That statement would require an explanation at any time, and unfortunately Porritt doesn't provide one. But coming just after the Committee on Climate Change published its renewable energy review, it needs even more unpacking.
The committee is the body that recommends the government's carbon targets, and offers advice on how they might best be met. Of all the agencies involved in these questions, it has the most influence over government policy, as we saw during the bust-up within the cabinet this month over whether or not its target should be adopted (the committee won after David Cameron intervened). What the committee recommends is what is most likely to happen. It advises that:
"The optimal policy is to pursue a portfolio approach, with each of the different technologies playing a role."

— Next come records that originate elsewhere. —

--- config.mk ---
export PLATFORM = sky130hd
export DESIGN_NAME = m_unit_seq
export DESIGN_NICKNAME = d
export VERILOG_FILES = /design/src/rtl/m_unit_seq_pkg.sv /design/src/rtl/m_unit_seq_div_step.sv /design/src/rtl/m_unit_seq.sv
export SDC_FILE = /design/constraint.sdc
export NUM_CORES = 2
export LEC_CHECK = 0
export ABC_AREA = 1
export CORE_UTILIZATION = 25
export CTS_CLUSTER_DIAMETER = 200
export CTS_CLUSTER_SIZE = 25
export DETAILED_ROUTE_END_ITERATION = 12
export DONT_BUFFER_PORTS = 1
export PLACE_DENSITY = 0.4
export SLEW_MARGIN = 20
export SYNTH_ARGS = -nofsm -noshare
export SYNTH_HDL_FRONTEND = slang
export SYNTH_SLANG_ARGS = --single-unit
--- constraint.sdc ---
create_clock -name clk_i -period 8.4 [get_ports clk_i]
set_clock_uncertainty 0.1 [all_clocks]
set_input_delay 1.68 -clock clk_i [delete_from_list [all_inputs] [get_ports clk_i]]
set_output_delay 1.68 -clock clk_i [all_outputs]
set_load 0.01 [all_outputs]
--- src/rtl/m_unit_seq_pkg.sv ---
// Shared definitions for the RV32M multi-cycle sequencer: funct3 codes, FSM states, operand helpers.
// Latency: n/a (constants and pure functions only).
// Backpressure: n/a.
package m_unit_seq_pkg;

    localparam int XLEN = 32;

    localparam logic [2:0] M_OP_MUL    = 3'b000;
    localparam logic [2:0] M_OP_MULH   = 3'b001;
    localparam logic [2:0] M_OP_MULHSU = 3'b010;
    localparam logic [2:0] M_OP_MULHU  = 3'b011;
    localparam logic [2:0] M_OP_DIV    = 3'b100;
    localparam logic [2:0] M_OP_DIVU   = 3'b101;
    localparam logic [2:0] M_OP_REM    = 3'b110;
    localparam logic [2:0] M_OP_REMU   = 3'b111;

    typedef enum logic [1:0] {
        MSEQ_IDLE = 2'd0,
        MSEQ_MUL  = 2'd1,
        MSEQ_DIV  = 2'd2,
        MSEQ_DONE = 2'd3
    } mseq_state_e;

    // rs1 is treated as signed by every signed multiply/divide variant
    function automatic logic rs1_is_signed(input logic [2:0] op);
        return (op == M_OP_MUL) || (op == M_OP_MULH) || (op == M_OP_MULHSU) ||
               (op == M_OP_DIV) || (op == M_OP_REM);
    endfunction

    // rs2 is unsigned for MULHSU in addition to the purely unsigned ops
    function automatic logic rs2_is_signed(input logic [2:0] op);
        return (op == M_OP_MUL) || (op == M_OP_MULH) ||
               (op == M_OP_DIV) || (op == M_OP_REM);
    endfunction

    function automatic logic [31:0] neg32(input logic [31:0] v);
        return ~v + 32'd1;
    endfunction

    function automatic logic [31:0] mag32(input logic [31:0] v, input logic is_signed);
        return (is_signed && v[31]) ? neg32(v) : v;
    endfunction

endpackage

--- src/rtl/m_unit_seq_div_step.sv ---
// One restoring-division step: shift remainder:quotient left, trial-subtract divisor, keep if no borrow.
// Latency: purely combinational.
// Backpressure: none; the sequencer decides when the step result is registered.
module m_div_step (
    input  logic [32:0] rem_i,
    input  logic [31:0] quo_i,
    input  logic [31:0] div_i,
    output logic [32:0] rem_o,
    output logic [31:0] quo_o
);

    logic [33:0] shifted;
    logic [33:0] diff;

    // Extra top bit makes the borrow of the trial subtraction explicit
    always_comb begin
        shifted = {rem_i, quo_i[31]};
        diff    = shifted - {2'b00, div_i};
        if (!diff[33]) begin
            rem_o = diff[32:0];
            quo_o = {quo_i[30:0], 1'b1};
        end else begin
            rem_o = shifted[32:0];
            quo_o = {quo_i[30:0], 1'b0};
        end
    end

endmodule

--- src/rtl/m_unit_seq.sv ---
// RV32M sequencer: one M op at a time, two-cycle registered multiply, 32-step restoring divide.
// Latency: MUL* valid at cycle 2, regular DIV/REM at cycle 33, div-by-zero/overflow at cycle 1.
// Backpressure: stall_o holds the pipeline while in flight; start_i is ignored unless IDLE.
module m_unit_seq
    import m_unit_seq_pkg::*;
#(
    parameter int XLEN_P = XLEN
) (
    input  logic        clk_i,
    input  logic        rst_i,
    input  logic        start_i,
    input  logic [2:0]  op_i,
    input  logic [31:0] rs1_i,
    input  logic [31:0] rs2_i,
    input  logic        flush_i,
    output logic        busy_o,
    output logic        stall_o,
    output logic        valid_o,
    output logic [31:0] result_o
);

    mseq_state_e state_q, state_d;
    logic [2:0]  op_q, op_d;
    logic [31:0] mag1_q, mag1_d;
    logic [31:0] mag2_q, mag2_d;
    logic        sign_q, sign_d;
    logic [32:0] rem_q, rem_d;
    logic [31:0] quo_q, quo_d;
    logic [4:0]  cnt_q, cnt_d;
    logic [31:0] result_q, result_d;

    logic        s1, s2;
    logic [63:0] prod, prod_s;
    logic [32:0] step_rem;
    logic [31:0] step_quo;

    m_div_step u_div_step (
        .rem_i (rem_q),
        .quo_i (quo_q),
        .div_i (mag2_q),
        .rem_o (step_rem),
        .quo_o (step_quo)
    );

    // Next-state, operand capture and result selection
    always_comb begin
        state_d  = state_q;
        op_d     = op_q;
        mag1_d   = mag1_q;
        mag2_d   = mag2_q;
        sign_d   = sign_q;
        rem_d    = rem_q;
        quo_d    = quo_q;
        cnt_d    = cnt_q;
        result_d = result_q;

        s1     = rs1_is_signed(op_i) & rs1_i[31];
        s2     = rs2_is_signed(op_i) & rs2_i[31];
        prod   = {32'd0, mag1_q} * {32'd0, mag2_q};
        prod_s = sign_q ? (~prod + 64'd1) : prod;

        case (state_q)
            MSEQ_IDLE: begin
                if (start_i && !flush_i) begin
                    op_d   = op_i;
                    mag1_d = mag32(rs1_i, rs1_is_signed(op_i));
                    mag2_d = mag32(rs2_i, rs2_is_signed(op_i));
                    case (op_i)
                        M_OP_MUL, M_OP_MULH, M_OP_DIV: sign_d = s1 ^ s2;
                        M_OP_MULHSU, M_OP_REM:         sign_d = s1;
                        default:                       sign_d = 1'b0;
                    endcase
                    if (!op_i[2]) begin
                        state_d = MSEQ_MUL;
                    end else if (rs2_i == 32'd0) begin
                        // Divide by zero: quotient all ones, remainder is the raw dividend
                        state_d  = MSEQ_DONE;
                        result_d = op_i[1] ? rs1_i : 32'hFFFF_FFFF;
                    end else if (!op_i[0] && rs1_i == 32'h8000_0000 && rs2_i == 32'hFFFF_FFFF) begin
                        state_d  = MSEQ_DONE;
                        result_d = op_i[1] ? 32'd0 : 32'h8000_0000;
                    end else begin
                        state_d = MSEQ_DIV;
                        cnt_d   = 5'd31;
                        rem_d   = 33'd0;
                        quo_d   = mag32(rs1_i, rs1_is_signed(op_i));
                    end
                end
            end
            MSEQ_MUL: begin
                if (flush_i) begin
                    state_d = MSEQ_IDLE;
                end else begin
                    state_d  = MSEQ_DONE;
                    result_d = (op_q == M_OP_MUL) ? prod_s[31:0] : prod_s[63:32];
                end
            end
            MSEQ_DIV: begin
                if (flush_i) begin
                    state_d = MSEQ_IDLE;
                end else begin
                    rem_d = step_rem;
                    quo_d = step_quo;
                    if (cnt_q == 5'd0) begin
                        state_d = MSEQ_DONE;
                        if (op_q[1]) begin
                            result_d = sign_q ? neg32(step_rem[31:0]) : step_rem[31:0];
                        end else begin
                            result_d = sign_q ? neg32(step_quo) : step_quo;
                        end
                    end else begin
                        cnt_d = cnt_q - 5'd1;
                    end
                end
            end
            default: begin
                state_d = MSEQ_IDLE;
            end
        endcase
    end

    // State and datapath registers with synchronous reset
    always_ff @(posedge clk_i) begin
        if (rst_i) begin
            state_q  <= MSEQ_IDLE;
            op_q     <= 3'd0;
            mag1_q   <= 32'd0;
            mag2_q   <= 32'd0;
            sign_q   <= 1'b0;
            rem_q    <= 33'd0;
            quo_q    <= 32'd0;
            cnt_q    <= 5'd0;
            result_q <= 32'd0;
        end else begin
            state_q  <= state_d;
            op_q     <= op_d;
            mag1_q   <= mag1_d;
            mag2_q   <= mag2_d;
            sign_q   <= sign_d;
            rem_q    <= rem_d;
            quo_q    <= quo_d;
            cnt_q    <= cnt_d;
            result_q <= result_d;
        end
    end

    // Reset wins over a held start, so no stall is requested while rst_i is high
    assign stall_o  = !rst_i && (((state_q == MSEQ_IDLE) && start_i) ||
                                 (state_q == MSEQ_MUL) || (state_q == MSEQ_DIV));
    assign busy_o   = (state_q != MSEQ_IDLE);
    assign valid_o  = (state_q == MSEQ_DONE);
    assign result_o = result_q;

endmodule

==> impl_metrics.env <==
export IMPL_die_w_um=463.0
export IMPL_drive_gt1_frac=0.1444
export IMPL_vias_per_cell=4.451
export IMPL_leakagePower_nw=35.88
export IMPL_grt_pass1_vias=51130
export IMPL_postCtsHoldBufs=0
export IMPL_yosysWarnings=0
export IMPL_fp_coreArea_mm2=0.2104
export IMPL_wl_per_cell_um=19.67
export IMPL_r2r_setup_slack_ns=0.29
export IMPL_totalWireLength_um=219600
export IMPL_r2r_end="result_o[23]"
export IMPL_crit_type="flip-flop to flip-flop"
export IMPL_die_area_mm2=0.2144
export IMPL_fmax_mhz=123.3
export IMPL_grt_max_degree=115
export IMPL_cp_slowest_cell="fa_1"
export IMPL_cts_tree="yes"
export IMPL_clk_latency_ns=0.50
export IMPL_ant_nets=0
export IMPL_async_flop_share=0
export IMPL_nets=9618
export IMPL_grt_pass1_wl_um=327000
export IMPL_cts_sinks=172
export IMPL_cpMostUsedCell="nand2_1"
export IMPL_required_ns=8.68
export IMPL_critPathArrivalTime_ns=8.38
export IMPL_grtUsageTotal=0.2007
export IMPL_clockRootBuffer="clkbuf_16"
export IMPL_critPathMaxStageDelay_ns=0.57
export IMPL_rsz0062_at_grt="yes"
export IMPL_firstDrtPassIters=5
export IMPL_num_vias=49690
export IMPL_port_buffers=0
export IMPL_syn_to_final_growth_pct=19.73
export IMPL_cts_clk_slew_worst_paths_ns=0.09
export IMPL_std_cell_rows=168
export IMPL_htreeDepth=4
export IMPL_clk_path_buf_depth=2
export IMPL_pre_cts_slack_ns=-0.2918
export IMPL_ir_worst_vdd_mv=0.2208
export IMPL_die_y_um=463.0
export IMPL_slew_viol_final=0
export IMPL_r2r_start="mag1_q[7]"
export IMPL_hold_viol=0
export IMPL_cp_top_family="adder cells"
export IMPL_synth_seq_cells=172
export IMPL_multi_input_area_mm2=0.04184
export IMPL_nFillCells=23200
export IMPL_synth_distinct_cells=57
export IMPL_seq_area_mm2=0.003507
export IMPL_syn_area_mm2=0.05314
export IMPL_grt_overflow=0
export IMPL_cap_violations=0
export IMPL_min_path_cells=2
export IMPL_period_needed_ns=8.107
export IMPL_synth_edff_count=0
export IMPL_reg2regPathDepth=38
export IMPL_cp_max_fo=5
export IMPL_place_gp_congestion=0.9281
export IMPL_numCtsBuffers=17
export IMPL_status="complete, no violations"
export IMPL_start_util=0.2525
export IMPL_start_kind="flip-flop"
export IMPL_worstHoldStart="cnt_q[4]"
export IMPL_boundaryPins=106
export IMPL_antenna_found_initial=15
export IMPL_synth_flop_cell="dfxtp_1"
export IMPL_slew_limit_headroom=0.2411
export IMPL_setup_violations=0
export IMPL_min_to="cnt_q[4]"
export IMPL_syn_avg_cell_area_um2=6.601
export IMPL_dpl_cell_count=11050
export IMPL_period_share=0.9652
export IMPL_fin_ws_ns=0.2926
export IMPL_worst_hold_path_type="flip-flop to flip-flop"
export IMPL_synthCells=8050
export IMPL_dp_hpwl_um=181300
export IMPL_drt_iter0_markers=3217
export IMPL_stdcell_count=11170
export IMPL_synth_nets=9325
export IMPL_power_total_w=0.01473
export IMPL_drc_errors=0
export IMPL_powerDensity_mw_per_mm2=231.5
export IMPL_end_kind="flip-flop"
export IMPL_crit_buf_inv=9
export IMPL_ys_seq_area_frac=0.06480
export IMPL_worstMarginPinSlew_ns=1.137
[cells in the final DEF, fill, tap and decap left out, types with 22 or more instances in the layout]
cell type	netlist	layout
nand2_1	2395	2262
inv_1	2104	2076
fa_1	897	863
buf_4	3	527
nor2_1	444	367
nand3_1	334	312
a21oi_1	302	281
ha_1	307	281
o21ai_0	236	228
nand2_2	37	153
dfxtp_1	172	141
buf_12	1	86
xor2_1	69	68
nor2_2	24	66
nand4_1	58	58
nor3_1	56	47
inv_2	16	44
nor2_4	9	44
fa_2	0	34
xnor2_1	36	31
nand2_4	11	28
buf_6	3	26
a21oi_2	8	25
o21ai_1	22	24
clkbuf_16	0	22
[kinds of logic after synthesis]
| family | count (synthesis) | share of synthesized area |
|---|---|---|
| adders and majority gates | 1204 | 0.4102 |
| xor gates and xnor gates | 106 | 0.01761 |
| and+or+nand+nor | 3427 | 0.2645 |
| buffers and inverters | 2498 | 0.1778 |
| DFF | 172 | 0.06480 |
| AOI/OAI and AO/OA | 643 | 0.06501 |
[cells in the mapped netlist (8+ instances only)]
master / instances / area share
fa_1: 897 / 0.34
nor2_1: 444 / 0.031
o21bai_1: 13 / 0.0018
o211ai_1: 14 / 0.0020
nand4_1: 58 / 0.0068
xnor2_1: 36 / 0.0059
clkbuf_1: 343 / 0.024
nor2_2: 24 / 0.0028
o21ai_1: 22 / 0.0021
a21oi_2: 8 / 0.0013
buf_1: 15 / 0.0011
ha_1: 307 / 0.072
xor2_1: 69 / 0.011
inv_2: 16 / 0.0011
nand3_1: 334 / 0.031
a31oi_1: 14 / 0.0016
o21ai_0: 236 / 0.022
inv_1: 2104 / 0.15
nor3_1: 56 / 0.0053
dfxtp_1: 172 / 0.065
buf_2: 8 / 0.00075
nand2_2: 37 / 0.0044
nor2_4: 9 / 0.0019
a21oi_1: 302 / 0.028
nand2_4: 11 / 0.0023
nand3b_1: 21 / 0.0030
nor4_1: 11 / 0.0013
nand2_1: 2395 / 0.17
[worst min-delay path, cell delays in order (launching register included)]
cell,delay [ns]
dfxtp_1,0.32
nand2_1,0.06
a21oi_1,0.06
[where the power goes]
part / internal [W] / switching, W
clock network: 0.000404 / 0.000479
registers: 0.000949 / 0.000175
logic: 0.00508 / 0.00764
total: 0.00643 / 0.00829
[layer usage]
layer	wire length (um)	global-route usage	share of wire
met3	8980	0.01807	0.041
met2	100800	0.3281	0.46
met1	104800	0.2864	0.48
met5	9	0	0.000041
met4	4984	0.04002	0.023
[state kept, by name, summed over array words and instances (netlist names)]
register and flops:
mag1_q 32, sign_q 1, result_o 32, rem_q 33, quo_q 32, cnt_q 5
mag2_q 32, op_q 3, state_q 2
[per-stage QoR]
step / utilization / hold slack (ns) / instance area (um2) / TNS, ns
after floorplan: - / 0.3437 / 53140 / 0
after global placement: 0.2872 / 0.3497 / 60430 / -3.788
after detailed placement: 0.2872 / 0.3520 / 60430 / -3.379
after CTS: 0.2910 / 0.3659 / 61230 / 0
after global routing: 0.3023 / 0.3764 / 63610 / -0.3969
final: 0.3024 / 0.3711 / 63620 / 0
[final cells by class]
cell class	count	share of cell area
multi-input cells	5380	0.6577
flip-flops and latches	172	0.05513
diodes	4	0.0001573
inverters	2124	0.1253
clock inverters	14	0.002635
well taps	2805	0.05517
clock buffers	18	0.006746
repair buffers	648	0.09715
[repair_timing]
item | in CTS | in global routing
gates cloned | 2 | 5
gates resized for setup | 35 | 470
setup endpoints to repair | 26 | 32
setup buffers | 2 | 67
pin swaps | 5 | 167
[how the worst max path moves through the flow]
stage | startpoint | to | slack, ns | cells after the start
2_1_floorplan | mag1_q[12] | result_o[23] | 0.89 | 39
3_3_place_gp | mag1_q[20] | result_o[30] | -0.31 | 37
3_5_place_dp | mag1_q[20] | result_o[20] | -0.29 | 38
4_1_cts | mag1_q[15] | result_o[23] | 0.004 | 38
5_1_grt | mag1_q[10] | result_o[13] | -0.05 | 35
6_report | mag1_q[7] | result_o[23] | 0.29 | 38
Power figures use the tool's default switching activity.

It suggests the following, illustrative scenario for decarbonising electricity by 2030:
• 40% renewables
• 40% nuclear
• 15% carbon capture and storage
• Up to 10% gas without carbon capture and storage
It raised no difficulties about co-existence between nuclear and renewables. And why should there be? Why can't nuclear provide the baseload power, and renewables and carbon capture and storage most of the rest? Why can't it be both/and, rather than either/or?

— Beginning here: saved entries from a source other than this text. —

<file path="src/rtl/buzzer_pkg.sv">
// Shared definitions for the buzzer arbiter: requester indices, the rest note
// code and the arbiter state encoding.
package buzzer_pkg;

   localparam int REQ_SONG  = 0;
   localparam int REQ_KEY   = 1;
   localparam int REQ_ALARM = 2;

   localparam logic [11:0] NOTE_REST = 12'h000;

   typedef enum logic [1:0] {
      IDLE,
      PLAY,
      GAP
   } state_t;

endpackage

</file>
<file path="src/rtl/tick_prescaler.sv">
// Divides sys_clk down to a one-cycle tick every TICK_DIV cycles; clr restarts
// the count so the first tick lands exactly TICK_DIV cycles after the clear.
module tick_prescaler #(
   parameter int TICK_DIV = 10
) (
   input  logic sys_clk,
   input  logic rst,
   input  logic clr,
   output logic tick
);

   localparam int CNT_W = (TICK_DIV > 1) ? $clog2(TICK_DIV) : 1;

   logic [CNT_W-1:0] cnt;

   assign tick = (cnt == CNT_W'(TICK_DIV - 1));

   always_ff @(posedge sys_clk) begin
      if (rst || clr || tick)
         cnt <= '0;
      else
         cnt <= cnt + 1'b1;
   end

endmodule

</file>
<file path="src/rtl/buzzer_arbiter.sv">
// Fixed-priority arbiter sharing one tone generator between alarm, key-click
// and song requesters; times each note in ticks and follows it with a silent gap.
module buzzer_arbiter
   import buzzer_pkg::*;
#(
   parameter int CLK_HZ    = 100000000,
   parameter int TICK_HZ   = 1000,
   parameter int GAP_TICKS = 20,
   parameter int DUR_W     = 10
) (
   input  logic               sys_clk,
   input  logic               rst,
   input  logic [2:0]         req_valid,
   input  logic [35:0]        req_note,
   input  logic [3*DUR_W-1:0] req_dur,
   output logic [2:0]         req_ready,
   output logic [11:0]        note_out,
   output logic               tone_en,
   output logic [2:0]         grant,
   output logic [2:0]         done,
   output logic [2:0]         abort,
   output logic               busy
);

   localparam int TICK_DIV = CLK_HZ / TICK_HZ;
   localparam logic [DUR_W-1:0] GAP_LAST = DUR_W'(GAP_TICKS - 1);
   localparam state_t AFTER_NOTE = (GAP_TICKS == 0) ? IDLE : GAP;

   state_t state, state_nx;

   logic [2:0]       top;
   logic [11:0]      sel_note;
   logic [DUR_W-1:0] sel_dur;
   logic [DUR_W-1:0] dur_q;
   logic [DUR_W-1:0] tick_cnt;
   logic             tick;
   logic             pre_clr;
   logic             accept;
   logic             play_last;
   logic             gap_last;

   always_comb begin
      top      = '0;
      sel_note = NOTE_REST;
      sel_dur  = '0;
      if (req_valid[REQ_ALARM]) begin
         top[REQ_ALARM] = 1'b1;
         sel_note       = req_note[12*REQ_ALARM +: 12];
         sel_dur        = req_dur[DUR_W*REQ_ALARM +: DUR_W];
      end else if (req_valid[REQ_KEY]) begin
         top[REQ_KEY] = 1'b1;
         sel_note     = req_note[12*REQ_KEY +: 12];
         sel_dur      = req_dur[DUR_W*REQ_KEY +: DUR_W];
      end else if (req_valid[REQ_SONG]) begin
         top[REQ_SONG] = 1'b1;
         sel_note      = req_note[12*REQ_SONG +: 12];
         sel_dur       = req_dur[DUR_W*REQ_SONG +: DUR_W];
      end
   end

   assign play_last = (state == PLAY) && tick && (tick_cnt == dur_q - 1'b1);
   assign gap_last  = (state == GAP) && tick && (tick_cnt == GAP_LAST);
   assign accept    = |req_ready;
   assign pre_clr   = accept || play_last || (state == IDLE);
   assign busy      = (state != IDLE);

   tick_prescaler #(
      .TICK_DIV(TICK_DIV)
   ) u_prescaler (
      .sys_clk(sys_clk),
      .rst    (rst),
      .clr    (pre_clr),
      .tick   (tick)
   );

   always_ff @(posedge sys_clk) begin
      if (rst)
         state <= IDLE;
      else
         state <= state_nx;
   end

   // Both grant and top are one-hot with the alarm in the top bit, so a plain
   // magnitude compare means "strictly outranks".
   always_comb begin
      state_nx  = state;
      req_ready = '0;
      case (state)
         IDLE:    req_ready = top;
         PLAY:    if (top > grant) req_ready = top;
         GAP:     if (gap_last) req_ready = top;
         default: req_ready = '0;
      endcase
      if (accept)
         state_nx = (sel_dur == '0) ? AFTER_NOTE : PLAY;
      else if (play_last)
         state_nx = AFTER_NOTE;
      else if (gap_last)
         state_nx = IDLE;
   end

   always_ff @(posedge sys_clk) begin
      if (rst || pre_clr)
         tick_cnt <= '0;
      else if (tick)
         tick_cnt <= tick_cnt + 1'b1;
   end

   // A preempting accept reports the outgoing owner as aborted even when it
   // lands on that owner's final cycle; a zero-length note completes at once.
   always_ff @(posedge sys_clk) begin
      if (rst) begin
         dur_q    <= '0;
         note_out <= NOTE_REST;
         tone_en  <= 1'b0;
         grant    <= '0;
         done     <= '0;
         abort    <= '0;
      end else begin
         done  <= '0;
         abort <= '0;
         if (accept) begin
            dur_q <= sel_dur;
            if (state == PLAY)
               abort <= grant;
            if (sel_dur == '0) begin
               done     <= req_ready;
               note_out <= NOTE_REST;
               tone_en  <= 1'b0;
               grant    <= '0;
            end else begin
               note_out <= sel_note;
               tone_en  <= (sel_note != NOTE_REST);
               grant    <= req_ready;
            end
         end else if (play_last) begin
            done     <= grant;
            note_out <= NOTE_REST;
            tone_en  <= 1'b0;
            grant    <= '0;
         end
      end
   end

endmodule
</file>
<file path="config.mk">
export PLATFORM = sky130hd
export DESIGN_NAME = buzzer_arbiter
export DESIGN_NICKNAME = d
export VERILOG_FILES = /design/src/rtl/buzzer_pkg.sv /design/src/rtl/tick_prescaler.sv /design/src/rtl/buzzer_arbiter.sv
export SDC_FILE = /design/constraint.sdc
export NUM_CORES = 1
export LEC_CHECK = 0
export CORE_ASPECT_RATIO = 0.6
export CORE_MARGIN = 3
export CORE_UTILIZATION = 30
export DETAILED_ROUTE_END_ITERATION = 6
export GPL_TIMING_DRIVEN = 0
export SKIP_LAST_GASP = 1
export SYNTH_ARGS = -nofsm -noshare
export SYNTH_HDL_FRONTEND = slang
export SYNTH_SLANG_ARGS = --single-unit
</file>
<file path="constraint.sdc">
create_clock -name sys_clk -period 10 [get_ports sys_clk]
set_clock_uncertainty 0.2 [all_clocks]
set_input_delay 2 -clock sys_clk [delete_from_list [all_inputs] [get_ports sys_clk]]
set_output_delay 2 -clock sys_clk [all_outputs]
set_load 0.01 [all_outputs]
</file>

Here are some of the other things the report said:
"Nuclear power currently appears to be the most cost-effective of the low-carbon technologies".
This will come as a surprise to many greens. Applying a 10% discount rate, the committee suggests that by 2030 nuclear power will cost between 5 and 10p/kWh. I rang the committee to check: yes, this does take into account the costs of decommissioning and waste disposal.
Onshore wind will cost between 7 and 8.5p, and the other renewables are more expensive, in some cases much more expensive. The Severn barrage, which Porritt favours, comes out worst of all, at a staggering 21-31p.
If you apply a 7.5% discount rate, nuclear does even better against renewables (because of the higher up-front capital costs).
It also says:
"Although there is a finite supply of uranium available, this will not be a limiting factor for investment in nuclear capacity for the next 50 years."
And it reminds us that France added 48GW of nuclear capacity – equivalent to more than half of our entire electricity system – in just 10 years.
So my questions to Porritt are as follows:
• What has the Committee on Climate Change got wrong?
• Could you explain your contention that nuclear power and renewables can't co-exist?
• Do you believe that renewables are a better option than nuclear power in all circumstances? Or would you agree that beyond a certain level of difficulty, of cost, of visual intrusion and other environmental impacts (damming estuaries and rivers, building power lines across rare and beautiful landscapes for example), nuclear becomes a more attractive option?
• If you are to exclude nuclear entirely, what should the mix of electricity generation in this country be?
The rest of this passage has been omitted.